Was steckt hinter Müllermilch?
Milchkühe fressen Gen-Futter
Müller weigerte sich über viele Monate strikt, auf eine Umfrage des Greenpeace-EinkaufsNetzes zu Gentechnik im Essen und im Tierfutter zu reagieren. Doch im April 2004 ließ Müller über seine Anwälte mitteilen, die Firma habe "(...) alles in ihrem Einflussbereich Mögliche getan, um den Einsatz von gentechnisch verändertem Tierfutter auszuschließen". Zudem sprach das Unternehmen davon, "entsprechende Lieferantenkontrollen" durchzuführen.

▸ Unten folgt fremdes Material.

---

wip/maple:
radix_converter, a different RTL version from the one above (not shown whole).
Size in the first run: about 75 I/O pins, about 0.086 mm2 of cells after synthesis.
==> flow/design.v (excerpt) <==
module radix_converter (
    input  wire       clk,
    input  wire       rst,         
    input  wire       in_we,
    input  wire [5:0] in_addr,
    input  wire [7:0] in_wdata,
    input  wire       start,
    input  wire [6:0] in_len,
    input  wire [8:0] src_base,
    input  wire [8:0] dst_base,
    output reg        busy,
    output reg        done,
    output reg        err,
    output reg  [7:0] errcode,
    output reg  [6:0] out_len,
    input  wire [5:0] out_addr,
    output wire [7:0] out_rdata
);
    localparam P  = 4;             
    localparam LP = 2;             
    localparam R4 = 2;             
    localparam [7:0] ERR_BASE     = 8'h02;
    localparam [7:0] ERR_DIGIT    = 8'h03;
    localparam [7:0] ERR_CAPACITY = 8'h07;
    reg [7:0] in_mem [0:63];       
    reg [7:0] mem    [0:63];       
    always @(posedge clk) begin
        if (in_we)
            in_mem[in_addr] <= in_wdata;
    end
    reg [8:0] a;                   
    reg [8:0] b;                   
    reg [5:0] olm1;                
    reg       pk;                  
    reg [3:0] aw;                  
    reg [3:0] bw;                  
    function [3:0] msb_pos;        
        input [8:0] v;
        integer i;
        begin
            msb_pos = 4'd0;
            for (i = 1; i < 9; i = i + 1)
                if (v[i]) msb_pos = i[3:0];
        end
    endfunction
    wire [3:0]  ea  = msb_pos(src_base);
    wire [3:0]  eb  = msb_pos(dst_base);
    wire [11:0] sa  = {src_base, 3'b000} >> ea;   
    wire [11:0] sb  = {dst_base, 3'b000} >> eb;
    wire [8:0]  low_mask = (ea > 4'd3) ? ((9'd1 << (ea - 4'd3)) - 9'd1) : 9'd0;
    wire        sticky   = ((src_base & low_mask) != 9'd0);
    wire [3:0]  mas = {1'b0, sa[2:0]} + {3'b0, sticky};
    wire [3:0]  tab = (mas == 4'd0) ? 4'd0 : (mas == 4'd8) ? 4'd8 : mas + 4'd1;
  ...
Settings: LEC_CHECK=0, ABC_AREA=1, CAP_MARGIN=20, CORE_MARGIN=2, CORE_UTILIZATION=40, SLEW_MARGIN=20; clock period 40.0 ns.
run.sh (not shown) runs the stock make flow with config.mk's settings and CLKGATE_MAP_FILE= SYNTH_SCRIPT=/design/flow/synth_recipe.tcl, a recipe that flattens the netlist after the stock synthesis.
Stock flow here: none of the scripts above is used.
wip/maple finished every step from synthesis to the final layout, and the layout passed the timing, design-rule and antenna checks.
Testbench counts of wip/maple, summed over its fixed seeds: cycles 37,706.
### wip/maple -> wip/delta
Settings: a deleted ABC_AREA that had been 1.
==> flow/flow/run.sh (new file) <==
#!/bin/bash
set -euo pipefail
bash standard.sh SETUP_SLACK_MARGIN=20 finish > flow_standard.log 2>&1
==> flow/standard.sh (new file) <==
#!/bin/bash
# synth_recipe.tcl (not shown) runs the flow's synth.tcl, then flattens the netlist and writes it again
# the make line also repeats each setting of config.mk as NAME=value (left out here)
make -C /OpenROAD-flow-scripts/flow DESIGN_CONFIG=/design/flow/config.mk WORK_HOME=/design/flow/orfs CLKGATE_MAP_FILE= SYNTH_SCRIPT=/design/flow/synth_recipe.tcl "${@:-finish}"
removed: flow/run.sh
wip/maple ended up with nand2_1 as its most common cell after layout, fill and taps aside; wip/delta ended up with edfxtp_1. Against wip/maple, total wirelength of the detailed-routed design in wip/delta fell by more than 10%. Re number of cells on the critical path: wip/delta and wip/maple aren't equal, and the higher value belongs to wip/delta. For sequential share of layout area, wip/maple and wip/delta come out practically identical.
From an optimization exercise on the open Yosys and OpenROAD flow, aimed at small area, a short achievable clock period and few clock cycles per item; shortcuts taken in it are not production practice. Only simulation tests tie the RTL to the original design; equivalence was not proved. Power and IR drop assume default switching activity.

## flow/flow/run.sh

```bash
#!/bin/bash
# Standard layout, with the port buffers made of the smallest buffer cell.
set -euo pipefail
bash standard.sh 'BUFFER_PORTS_ARGS=-buffer_cell sky130_fd_sc_hd__buf_1' finish > orfs_make.log 2>&1
```

## flow/standard.sh

```bash
#!/bin/bash
# synth_recipe.tcl (not shown) runs the flow's synth.tcl, then flattens the netlist and writes it again
# the make line also repeats each setting of config.mk as NAME=value (left out here)
make -C /OpenROAD-flow-scripts/flow DESIGN_CONFIG=/design/flow/config.mk WORK_HOME=/design/flow/orfs CLKGATE_MAP_FILE= SYNTH_SCRIPT=/design/flow/synth_recipe.tcl "${@:-finish}"
```

## flow/config.mk

```make
export PLATFORM = sky130hd
export DESIGN_NAME = ad5934_ctrl
export DESIGN_NICKNAME = ad5934_ctrl
export VERILOG_FILES = /design/flow/design.v
export SDC_FILE = /design/flow/constraint.sdc
export NUM_CORES = 4
export LEC_CHECK = 0
export CAP_MARGIN = 20
export CORE_MARGIN = 2
export CORE_UTILIZATION = 55
export PLACE_DENSITY = 0.7
export SLEW_MARGIN = 20
```

## flow/constraint.sdc

```tcl
create_clock -name core_clock -period 8.0 [get_ports {clk}]
set_input_delay 1.6000 -clock core_clock [delete_from_list [all_inputs] [get_ports {clk}]]
set_output_delay 1.6000 -clock core_clock [all_outputs]
set_load 0.01 [all_outputs]
```

## flow/design.v

```verilog
module ad5934_freq_encoder (
    input  wire [32:0] rem,
    input  wire [33:0] diff,
    input  wire        nbit,
    output wire        qbit,
    output wire [32:0] rem_next
);
    assign qbit     = ~diff[33];
    assign rem_next = {(qbit ? diff[31:0] : rem[31:0]), nbit};
endmodule
module ad5934_ctrl (
    input  wire         clk,
    input  wire         rst,           
    input  wire         cmd_valid,
    output wire         cmd_ready,
    input  wire [167:0] cmd,
    output reg          rsp_valid,
    output wire [209:0] rsp,
    output wire         bus_req,
    output wire         bus_we,
    output wire [7:0]   bus_addr,
    output wire [7:0]   bus_wdata,
    input  wire         bus_ack,
    input  wire [7:0]   bus_rdata,
    input  wire         bus_err,
    input  wire [31:0]  poll_budget
);
    localparam [2:0] CTL_IDLE     = 3'd0,
                     CTL_STANDBY  = 3'd1,
                     CTL_INITED   = 3'd2,
                     CTL_SWEEPING = 3'd3,
                     CTL_COMPLETE = 3'd4,
                     CTL_FAULTED  = 3'd5;
    reg        rdy;                  
    reg [2:0]  ctl;
    reg        configured;
    reg [2:0]  r_status;
    reg        r_sv, r_pv, r_code;
    reg        r_ill, r_ber, r_stf, r_i1, r_i2;
    reg        c_clr, c_inc, c_cmp, c_rep, c_fz, c_finc, c_cfg;
    reg        breq, bwe;
    reg [4:0]  baddr;                
    reg [7:0]  bwdata;
    reg [7:0]  op;
    reg [32:0] S;                    
    reg [23:0] Q;                    
    reg [31:0] Creg;                 
    reg        fA;                   
    reg        chk1, chk2, ovfA;
    reg        dv_run, dv_sec, pend, cfg_ok, cmp_pend, add_re, add_im;
    reg [4:0]  dv_cnt;
    reg [24:0] p_start, p_inc;
    reg [8:0]  p_ninc;
    reg [15:0] p_rep;
    reg [8:0]  idx;                  
    reg [15:0] cnt;                  
    reg [31:0] sum_re;               
    reg [31:0] sum_im;               
    reg [31:0] fail_polls;
    reg [33:0] pf;                   
    wire [7:0] cop = cmd[7:0];
    wire       ctl_is = (ctl == CTL_IDLE) || (ctl == CTL_STANDBY);
    reg        c_legal, c_bus, c_div;
    always @(*) begin
        c_bus = 1'b0;
        c_div = 1'b0;
        case (cop)
            8'h01: begin c_legal = 1'b1; c_div = 1'b1; end
            8'h02: begin c_legal = ctl_is; c_div = 1'b1; end
            8'h03, 8'h04, 8'h05: begin c_legal = ctl_is; c_bus = 1'b1; end
            8'h10: begin c_legal = 1'b1; c_bus = 1'b1; end
            8'h11: begin c_legal = (ctl != CTL_FAULTED); c_bus = 1'b1; end
            8'h12: begin c_legal = (ctl == CTL_STANDBY) && configured; c_bus = 1'b1; end
            8'h13: begin c_legal = (ctl == CTL_INITED); c_bus = 1'b1; end
            8'h20: begin c_legal = (ctl == CTL_SWEEPING); c_bus = 1'b1; end
            default: c_legal = 1'b0;
        endcase
    end
    wire        accept = rdy && cmd_valid;
    wire [31:0] c_clk  = cmd[1] ? cmd[103:72] : cmd[71:40];    
    wire [31:0] c_creg = (cop == 8'h20) ? poll_budget : c_clk;
    wire is_enc  = (op == 8'h01);
    wire is_cfg  = (op == 8'h02);
    wire is_poll = (op == 8'h20);
    wire is_stby = (op == 8'h10);
    wire is_pd   = (op == 8'h11);
    wire is_init = (op == 8'h12);
    wire is_strt = (op == 8'h13);
    wire ack  = breq && bus_ack;
    wire okk  = ack && !bus_err;
    wire berr = ack && bus_err;
    wire a_st   = (baddr == 5'h0F);      
    wire a_smp  = baddr[4];              
    wire a_rmw  = (baddr[4:1] == 4'd0);  
    wire p_more  = (cnt != 16'd1);
    wire p_last  = (idx == p_ninc);
    wire p_done  = Q[10];                
    wire p_inc_d = !p_more && !p_done && !p_last;
    wire p_cmp_d = !p_more && p_done && p_last;
    wire p_flt_d = !p_more && (p_done ^ p_last);
    reg [7:0] rmw_mask, rmw_or;
    always @(*) begin
        rmw_mask = 8'h07;
        case (op)
            8'h03: begin rmw_mask = 8'hF9; rmw_or = {5'd0, S[8:7], 1'b0}; end    
            8'h04: begin rmw_mask = 8'hFE; rmw_or = {7'd0, S[7]}; end
            8'h05: begin rmw_mask = 8'hF7; rmw_or = {4'd0, S[7], 3'd0}; end
            8'h10: rmw_or = 8'hB0;
            8'h11: rmw_or = 8'hA0;
            8'h12: rmw_or = 8'h10;
            8'h13: rmw_or = 8'h20;
            default: rmw_or = p_inc_d ? 8'h30 : 8'h40;
        endcase
    end
    wire [4:0] nb      = baddr + 5'd1;
    wire       fixed   = (baddr[3:0] >= 4'd7);
    wire       c_last  = (baddr[3:0] == 4'hB);
    wire       take    = cfg_ok && (!breq || okk) && !c_last && (fixed || pend);
    wire       bus_idle_cfg = cfg_ok && !breq;
    reg  [7:0] fixbyte;
    always @(*) begin
        case (nb[1:0])
            2'd0: fixbyte = {7'd0, idx[8]};
            2'd1: fixbyte = idx[7:0];
            2'd2: fixbyte = {4'd0, sum_im[11:8]};
            default: fixbyte = sum_im[7:0];
        endcase
    end
    wire dv_go   = dv_run && !chk1 && !(chk2 && is_cfg) && (!pend || bus_idle_cfg);
    wire dv_step = dv_go && (dv_cnt != 5'd24);
    wire dv_rein = dv_go && (dv_cnt == 5'd24) && !dv_sec;
    wire m_ovb = chk2 && is_cfg;                  
    wire m_div = dv_run && !m_ovb;                
    wire m_tof = is_poll && a_st && breq;         
    wire m_pfi = rsp_valid && c_inc;              
    wire m_fin = rsp_valid && c_finc;             
    wire m_sub = m_div || m_ovb || m_tof;
    wire [33:0] ax = ({34{m_div}} & {1'b0, S})
                   | ({34{m_ovb}} & {2'b00, pf[24:0], Creg[31:25]})
                   | ({34{m_tof || m_fin}} & {2'b00, fail_polls})
                   | ({34{add_re}} & {2'b00, sum_re})
                   | ({34{add_im}} & {2'b00, sum_im})
                   | ({34{m_pfi}} & pf);
    wire [33:0] ay = ({34{m_sub}} & {2'b11, ~Creg})
                   | ({34{add_re}} & {{18{Creg[31]}}, Creg[31:16]})
                   | ({34{add_im}} & {{18{Creg[15]}}, Creg[15:0]})
                   | ({34{m_pfi}} & {9'd0, p_inc});
    wire [33:0] as = ax + ay + {33'd0, m_sub || m_fin};
    wire        q;
    wire [32:0] S_it;
    ad5934_freq_encoder u_enc (.rem(S), .diff(as), .nbit(chk1 ? Creg[24] : Q[23]),
                               .qbit(q), .rem_next(S_it));
    wire ovfB = pf[25] || q;
    wire to_flag = !as[33] || (&as[32:0]);
    always @(posedge clk) begin
        rsp_valid <= 1'b0;
        c_clr <= 1'b0; c_inc <= 1'b0; c_cmp <= 1'b0; c_rep <= 1'b0;
        c_fz  <= 1'b0; c_finc <= 1'b0; c_cfg <= 1'b0;
        add_re   <= 1'b0;
        add_im   <= 1'b0;
        chk1     <= 1'b0;
        chk2     <= 1'b0;
        cmp_pend <= 1'b0;
        fA      <= |cmd[39:33];
        if (rdy) begin
            op     <= cop;
            S      <= {1'b0, cmd[32:8], c_clk[31:25]};
            Q      <= c_clk[23:0];
            Creg   <= c_creg;
            bwe    <= 1'b0;
            baddr  <= (cop == 8'h20) ? 5'h0F : {4'd0, (cop == 8'h05) || (cop == 8'h02)};
            dv_cnt <= 5'd0;
            dv_sec <= 1'b0;
            pend   <= 1'b0;
            cfg_ok <= 1'b0;
            if (ctl_is) begin
                sum_re[24:0] <= cmd[32:8];
                pf[25:0]     <= {|cmd[71:65], cmd[64:40]};
                idx          <= cmd[112:104];
                sum_im[11:0] <= cmd[124:113];
                cnt          <= cmd[151:136];
            end
        end
        if (accept) begin
            rdy    <= 1'b0;
            breq   <= c_legal && c_bus;
            dv_run <= c_legal && c_div;
            chk1   <= c_legal && c_div;
            if (!c_legal) begin
                rsp_valid <= 1'b1;
                r_status <= 3'd5;
                r_sv <= 1'b0; r_pv <= 1'b0; r_code <= 1'b0;
                r_ill <= 1'b1; r_ber <= 1'b0; r_stf <= 1'b0; r_i1 <= 1'b0; r_i2 <= 1'b0;
            end
        end
        if (rsp_valid) begin
            rdy    <= 1'b1;
            dv_run <= 1'b0;
            if (c_clr || c_inc || c_cmp || c_rep || c_fz)
                fail_polls <= 32'd0;
            if (c_finc)
                fail_polls <= as[31:0];
            if (c_clr || c_inc || c_cmp) begin
                cnt    <= p_rep;
                sum_re <= 32'd0;
                sum_im <= 32'd0;
            end
            if (c_rep)
                cnt <= cnt - 16'd1;
            if (c_clr) begin
                idx <= 9'd0;
                pf  <= {9'd0, p_start};
            end
            if (c_inc) begin
                idx <= idx + 9'd1;
                pf  <= as;
            end
            if (c_cfg) begin
                p_start <= sum_re[24:0];
                p_inc   <= pf[24:0];
                p_ninc  <= idx;
                p_rep   <= cnt;
            end
        end
        if (add_re)
            sum_re <= as[31:0];
        if (add_im)
            sum_im <= as[31:0];
        if (chk1) begin
            S    <= S_it;
            ovfA <= fA || q;
            chk2 <= 1'b1;
        end
        if (chk2) begin
            if (ovfA || (is_cfg && (ovfB || (sum_im[11:10] == 2'b10) || (cnt == 16'd0)))) begin
                dv_run    <= 1'b0;
                rsp_valid <= 1'b1;
                r_status <= (!ovfA && !ovfB) ? 3'd4 : 3'd2;
                r_sv <= 1'b0; r_pv <= 1'b0; r_code <= 1'b0;
                r_ill <= 1'b0; r_ber <= 1'b0; r_stf <= 1'b0;
                r_i1 <= is_cfg && (ovfA || (!ovfB && (sum_im[11:10] == 2'b10)));
                r_i2 <= is_cfg && !ovfA && (ovfB || (sum_im[11:10] != 2'b10));
            end else begin
                cfg_ok <= is_cfg;
            end
        end
        if (dv_step) begin
            S      <= S_it;
            Q      <= {Q[22:0], q};
            dv_cnt <= dv_cnt + 5'd1;
            if (dv_cnt[2:0] == 3'd7 && is_cfg)
                pend <= 1'b1;
            if (dv_cnt == 5'd23 && is_enc) begin
                rsp_valid <= 1'b1;
                r_status <= 3'd0;
                r_sv <= 1'b0; r_pv <= 1'b0; r_code <= 1'b1;
                r_ill <= 1'b0; r_ber <= 1'b0; r_stf <= 1'b0; r_i1 <= 1'b0; r_i2 <= 1'b0;
            end
        end
        if (dv_rein) begin
            S      <= {pf[24:0], Creg[31:24]};
            Q      <= Creg[23:0];
            dv_cnt <= 5'd0;
            dv_sec <= 1'b1;
        end
        if (take) begin
            breq   <= 1'b1;
            bwe    <= 1'b1;
            baddr  <= nb;
            bwdata <= fixed ? fixbyte : Q[7:0];
            if (!fixed)
                pend <= 1'b0;
        end
        if (breq && a_st)
            Q[15:8] <= bus_rdata;
        if (breq && a_smp) begin
            case (baddr[1:0])
                2'd0: Creg[31:24] <= bus_rdata;
                2'd1: Creg[23:16] <= bus_rdata;
                2'd2: Creg[15:8]  <= bus_rdata;
                default: Creg[7:0] <= bus_rdata;
            endcase
        end
        if (breq && !bwe && a_rmw)
            bwdata <= (bus_rdata & rmw_mask) | rmw_or;
        if (cmp_pend) begin
            rsp_valid <= 1'b1;
            ctl      <= CTL_COMPLETE;
            c_cmp    <= 1'b1;
            r_status <= 3'd0;
            r_sv <= 1'b1; r_pv <= 1'b1; r_code <= 1'b0;
            r_ill <= 1'b0; r_ber <= 1'b0; r_stf <= 1'b0; r_i1 <= 1'b0; r_i2 <= 1'b0;
        end
        if (okk) begin
            if (is_cfg) begin
                if (c_last) begin
                    breq       <= 1'b0;
                    configured <= 1'b1;
                    c_cfg      <= 1'b1;
                    rsp_valid  <= 1'b1;
                    r_status <= 3'd0;
                    r_sv <= 1'b0; r_pv <= 1'b0; r_code <= 1'b0;
                    r_ill <= 1'b0; r_ber <= 1'b0; r_stf <= 1'b0; r_i1 <= 1'b0; r_i2 <= 1'b0;
                end else if (!take) begin
                    breq <= 1'b0;
                end
            end else if (a_st) begin
                if (bus_rdata[1]) begin
                    baddr <= 5'h14;
                end else begin
                    breq      <= 1'b0;
                    rsp_valid <= 1'b1;
                    r_status <= to_flag ? 3'd3 : 3'd0;
                    r_sv <= 1'b0; r_pv <= 1'b0; r_code <= 1'b0;
                    r_ill <= 1'b0; r_ber <= 1'b0; r_stf <= 1'b0; r_i1 <= 1'b0; r_i2 <= 1'b0;
                    if (to_flag) ctl <= CTL_FAULTED;
                    c_finc <= !to_flag;
                end
            end else if (a_smp) begin
                baddr <= nb;
                if (baddr[1:0] == 2'd1)
                    add_re <= 1'b1;
                if (baddr[1:0] == 2'd3) begin
                    add_im <= 1'b1;
                    if (p_cmp_d) begin
                        breq     <= 1'b0;
                        cmp_pend <= 1'b1;
                    end else if (p_flt_d) begin
                        breq      <= 1'b0;
                        rsp_valid <= 1'b1;
                        ctl       <= CTL_FAULTED;
                        r_status <= 3'd1;
                        r_sv <= 1'b0; r_pv <= 1'b0; r_code <= 1'b0;
                        r_ill <= 1'b0; r_ber <= 1'b0; r_stf <= 1'b1; r_i1 <= 1'b0; r_i2 <= 1'b0;
                    end else begin
                        baddr <= 5'h00;
                    end
                end
            end else if (!bwe) begin
                bwe <= 1'b1;
            end else begin
                breq      <= 1'b0;
                rsp_valid <= 1'b1;
                r_status <= 3'd0;
                r_sv <= is_poll; r_pv <= is_poll && p_inc_d; r_code <= 1'b0;
                r_ill <= 1'b0; r_ber <= 1'b0; r_stf <= 1'b0; r_i1 <= 1'b0; r_i2 <= 1'b0;
                if (is_stby) ctl <= CTL_STANDBY;
                if (is_pd)   ctl <= CTL_IDLE;
                if (is_init) ctl <= CTL_INITED;
                if (is_strt) ctl <= CTL_SWEEPING;
                c_clr <= is_stby || is_pd || is_init;
                c_fz  <= is_strt;
                c_inc <= is_poll && p_inc_d;
                c_rep <= is_poll && !p_inc_d;
            end
        end
        if (berr) begin
            breq      <= 1'b0;
            dv_run    <= 1'b0;
            cfg_ok    <= 1'b0;
            ctl       <= CTL_FAULTED;
            if (is_cfg) configured <= 1'b0;
            rsp_valid <= 1'b1;
            r_status <= 3'd1;
            r_sv <= 1'b0; r_pv <= 1'b0; r_code <= 1'b0;
            r_ill <= 1'b0; r_ber <= 1'b1; r_stf <= 1'b0; r_i1 <= 1'b0; r_i2 <= 1'b0;
        end
        if (rst) begin
            rdy        <= 1'b1;
            rsp_valid  <= 1'b0;
            breq       <= 1'b0;
            ctl        <= CTL_IDLE;
            configured <= 1'b0;
            dv_run     <= 1'b0;
            chk1       <= 1'b0;
            chk2       <= 1'b0;
            pend       <= 1'b0;
            cfg_ok     <= 1'b0;
            cmp_pend   <= 1'b0;
            add_re     <= 1'b0;
            add_im     <= 1'b0;
            c_clr <= 1'b0; c_inc <= 1'b0; c_cmp <= 1'b0; c_rep <= 1'b0;
            c_fz  <= 1'b0; c_finc <= 1'b0; c_cfg <= 1'b0;
        end
    end
    assign cmd_ready = rdy;
    assign bus_req   = breq;
    assign bus_we    = bwe;
    assign bus_addr  = {3'b100, baddr};
    assign bus_wdata = bwdata;
    wire [15:0] info = r_ill ? {5'd0, ctl, op} :
                       r_ber ? {7'd0, bwe, 3'b100, baddr} :
                       r_stf ? {8'h02, Q[15:8]} :
                               {14'd0, r_i2, r_i1};
    assign rsp[2:0]     = r_status;
    assign rsp[5:3]     = ctl;
    assign rsp[6]       = r_sv;
    assign rsp[7]       = r_pv;
    assign rsp[23:8]    = info;
    assign rsp[47:24]   = r_code ? Q : 24'd0;
    assign rsp[79:48]   = r_sv ? {Creg[15:0], Creg[31:16]} : 32'd0;
    assign rsp[88:80]   = r_pv ? idx : 9'd0;
    assign rsp[129:89]  = r_pv ? {7'd0, pf} : 41'd0;
    assign rsp[161:130] = r_pv ? sum_re : 32'd0;
    assign rsp[193:162] = r_pv ? sum_im : 32'd0;
    assign rsp[209:194] = r_pv ? p_rep : 16'd0;
endmodule
```

==> run notes, run 1 <==
initial antenna violation count: 3
Vias/cell: 6.607
P per Cell Area: 177.8 nW/µm²
worst setup path category: reg -> reg
fin crit period: 6.693 ns
worst slack, placed: 1.469 ns
Slew HR: 27.67%
clock power share: 42.0%
Slew Viols, Final: 0
most common flop cell mapped by yosys: edfxtp_1
RD Place Congestion: 0.9961
Yosys cell types: 86
Final Hold Fails: 0
number of CTS-inserted buffers: 43
vias in the first global route: 21840
Skew-Pair Late Insertion Delay: 0.59 ns
most common cell after layout, fill and taps aside: buf_1
Port Buf Inserts: 400
Hold Slack: 0.4714 ns
layout cells sized above 1: 6.939%
global-route wire length before repair: 138700 µm
most frequent cells in the layout: buf_1 (399), nand2_1 (370), and2_1 (251)
Tot GR Track Use: 42.24%
setup TNS after final layout: 0 ns
static leakage: 10.46 nW
setup bufs post-CTS: 0
part of the power in registers: 50.1%
Yosys top cell area share: 27.89%
worst slew pin tran: 1.085 ns
CTS Buffer Depth: 3
CTS sink count: 382
Max FO, Critical Path: 18
H-tree depth: 2
#FFs+latches synth: 382
Die X: 210.1 µm
Setup WS post-layout: 1.307 ns
sequential share of the synthesized area: 42.03%
row count: 75
synthesis-to-layout area growth: 14.82%
fmax: 149.4 MHz
WP data arrival: 7.10 ns
CP Data Required Time: 8.41 ns
DR pass1 iterations: 9
nature of the critical path endpoint: flop
worst clock skew: 0.02122 ns
die area: 44140 µm²
synth top area cells: edfxtp_1 (28%), dfxtp_1 (14%), and2_1 (6.8%)
Overflow after GRT: 0
RSZ-0062 raised after global routing: false
cell taking the most area after synthesis: edfxtp_1
largest net degree at the start of global routing: 126
crit path launch type: flop
Max IR drop VDD: 0.0001614 V
synthesized cell area: 23360 µm²
post-route ant nets: 0
Post-Syn Instances: 2672
outcome: timing/DRC/antenna clean
# DRC: 0
logic gate share of total power: 7.8%
syn_area_per_cell: 8.743 µm²
clock-pin slew on the worst setup and hold paths: 0.06 ns
type of the worst min-delay path: reg -> reg
# IOs: 443
final setup fails: 0
Starting Density: 55.69%
detailed-route via count: 23658
Psw: 0.001279 W
fin nets: 3269
Int Pwr: 0.003489 W
YS warnings: 1
sw frac: 26.82%
post-CTS sizing: 0
Fill cells: 3685
Core ar.: 41950 µm²
FFs w/ async S/R, synth: 0%
Max Cap Viol: 0
CTS tree: done
hold_buf cts: 0
WL/cell: 27.06 µm
Final period util: 83.66%
CTS root buf: clkbuf_16
Post-synth EDFFs: 217
Routed WL: 96910 µm
Iter 0 DRT Violations: 3248
Die Height: 210.1 µm
post-detail-place hpwl: 69610 µm
power groups by stage:
stage          Combinational, W  Sequential, W  Clock [W]
6_report               0.000372        0.00239    0.00200
4_1_cts                0.000361        0.00238    0.00200
3_3_place_gp           0.000349        0.00241          0
5_1_grt                0.000397        0.00239    0.00207
2_1_floorplan          0.000231        0.00230          0
3_5_place_dp           0.000358        0.00242          0
layout make-up:
type                    count  area (µm²)  area share [%]
flip-flops and latches    382        9829           36.65
diodes                      1       2.502        0.009329
multi-input cells        2064       12620           47.05
clock inverters            13       88.84          0.3312
repair buffers            488        2165           8.070
clock buffers              65        1334           4.972
inverters                  29       108.9          0.4058
well taps                 539       674.4           2.514
path summary, 6_finish.rpt:
check,start,endpoint,slack [ns],cells past startpoint
worst max-delay path,baddr[1],c_finc,1.31,25
worst min-delay path,sum_re[19],p_start[19],0.47,0
worst max register to register,baddr[1],c_finc,1.31,25
worst min register to register,sum_re[19],p_start[19],0.47,0
metal layers:
| metal | track usage (%) | up-vias | share of wire, % | wire (µm) |
|---|---|---|---|---|
| li1 | - | 10400 | - | - |
| met1 | 55.37 | 11250 | 37 | 36330 |
| met2 | 65.93 | 1680 | 45 | 43380 |
| met3 | 8.924 | 322 | 12 | 11550 |
| met4 | 22.28 | 6 | 5.8 | 5603 |
| met5 | 0 | - | 0.047 | 46 |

Diese Aussagen entpuppten sich jedoch als falsch: Nach Greenpeace-Recherchen haben Landwirte, die Müller mit Milch beliefern, bislang keine Verträge oder Anweisungen erhalten, die zum Verzicht auf genmanipulierte Futtermittel verpflichten. Auch von Kontrollen ist den von Greenpeace befragten Müllermilch-Landwirten nichts bekannt. Zudem fand Greenpeace in Futtermittelstichproben bei vier Müllermilch-Höfen einen erheblichen Anteil genmanipulierter Soja.